Retype all of the lines below with no changes.

Records for this exercise:
● ● ● ● ● ● ●

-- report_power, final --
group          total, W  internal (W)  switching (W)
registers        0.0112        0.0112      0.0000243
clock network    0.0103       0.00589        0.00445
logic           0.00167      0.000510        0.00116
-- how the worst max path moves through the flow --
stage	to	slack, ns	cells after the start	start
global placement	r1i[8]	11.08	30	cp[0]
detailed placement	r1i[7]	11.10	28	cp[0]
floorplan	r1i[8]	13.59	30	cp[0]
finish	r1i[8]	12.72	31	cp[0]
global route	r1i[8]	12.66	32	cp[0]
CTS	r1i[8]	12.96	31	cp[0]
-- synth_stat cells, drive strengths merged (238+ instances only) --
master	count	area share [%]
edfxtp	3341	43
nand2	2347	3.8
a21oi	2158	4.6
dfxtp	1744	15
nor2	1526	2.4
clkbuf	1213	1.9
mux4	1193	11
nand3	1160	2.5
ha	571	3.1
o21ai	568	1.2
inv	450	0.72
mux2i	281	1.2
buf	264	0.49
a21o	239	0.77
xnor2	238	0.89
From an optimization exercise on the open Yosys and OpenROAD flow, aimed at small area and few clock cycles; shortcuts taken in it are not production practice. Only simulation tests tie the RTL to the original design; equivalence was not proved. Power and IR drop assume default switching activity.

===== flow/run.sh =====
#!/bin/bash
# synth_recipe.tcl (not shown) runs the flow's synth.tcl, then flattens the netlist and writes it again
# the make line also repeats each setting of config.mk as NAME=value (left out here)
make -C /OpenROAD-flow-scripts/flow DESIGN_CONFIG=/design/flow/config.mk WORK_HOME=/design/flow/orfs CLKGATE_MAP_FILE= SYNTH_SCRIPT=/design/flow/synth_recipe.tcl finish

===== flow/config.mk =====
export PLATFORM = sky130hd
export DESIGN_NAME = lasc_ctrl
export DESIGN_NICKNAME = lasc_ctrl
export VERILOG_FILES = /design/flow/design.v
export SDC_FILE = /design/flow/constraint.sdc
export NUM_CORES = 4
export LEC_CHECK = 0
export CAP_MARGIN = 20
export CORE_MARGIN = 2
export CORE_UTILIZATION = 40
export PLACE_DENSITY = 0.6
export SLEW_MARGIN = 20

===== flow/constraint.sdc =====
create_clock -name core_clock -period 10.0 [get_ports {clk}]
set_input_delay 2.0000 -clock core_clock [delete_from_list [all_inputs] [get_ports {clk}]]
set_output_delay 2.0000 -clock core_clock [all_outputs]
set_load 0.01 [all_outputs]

● ● ● ● ● ● ●

Response below:
-- report_power, final --
group          total, W  internal (W)  switching (W)
registers        0.0112        0.0112      0.0000243
clock network    0.0103       0.00589        0.00445
logic           0.00167      0.000510        0.00116
-- how the worst max path moves through the flow --
stage	to	slack, ns	cells after the start	start
global placement	r1i[8]	11.08	30	cp[0]
detailed placement	r1i[7]	11.10	28	cp[0]
floorplan	r1i[8]	13.59	30	cp[0]
finish	r1i[8]	12.72	31	cp[0]
global route	r1i[8]	12.66	32	cp[0]
CTS	r1i[8]	12.96	31	cp[0]
-- synth_stat cells, drive strengths merged (238+ instances only) --
master	count	area share [%]
edfxtp	3341	43
nand2	2347	3.8
a21oi	2158	4.6
dfxtp	1744	15
nor2	1526	2.4
clkbuf	1213	1.9
mux4	1193	11
nand3	1160	2.5
ha	571	3.1
o21ai	568	1.2
inv	450	0.72
mux2i	281	1.2
buf	264	0.49
a21o	239	0.77
xnor2	238	0.89
From an optimization exercise on the open Yosys and OpenROAD flow, aimed at small area and few clock cycles; shortcuts taken in it are not production practice. Only simulation tests tie the RTL to the original design; equivalence was not proved. Power and IR drop assume default switching activity.

===== flow/run.sh =====
#!/bin/bash
# synth_recipe.tcl (not shown) runs the flow's synth.tcl, then flattens the netlist and writes it again
# the make line also repeats each setting of config.mk as NAME=value (left out here)
make -C /OpenROAD-flow-scripts/flow DESIGN_CONFIG=/design/flow/config.mk WORK_HOME=/design/flow/orfs CLKGATE_MAP_FILE= SYNTH_SCRIPT=/design/flow/synth_recipe.tcl finish

===== flow/config.mk =====
export PLATFORM = sky130hd
export DESIGN_NAME = lasc_ctrl
export DESIGN_NICKNAME = lasc_ctrl
export VERILOG_FILES = /design/flow/design.v
export SDC_FILE = /design/flow/constraint.sdc
export NUM_CORES = 4
export LEC_CHECK = 0
export CAP_MARGIN = 20
export CORE_MARGIN = 2
export CORE_UTILIZATION = 40
export PLACE_DENSITY = 0.6
export SLEW_MARGIN = 20

===== flow/constraint.sdc =====
create_clock -name core_clock -period 10.0 [get_ports {clk}]
set_input_delay 2.0000 -clock core_clock [delete_from_list [all_inputs] [get_ports {clk}]]
set_output_delay 2.0000 -clock core_clock [all_outputs]
set_load 0.01 [all_outputs]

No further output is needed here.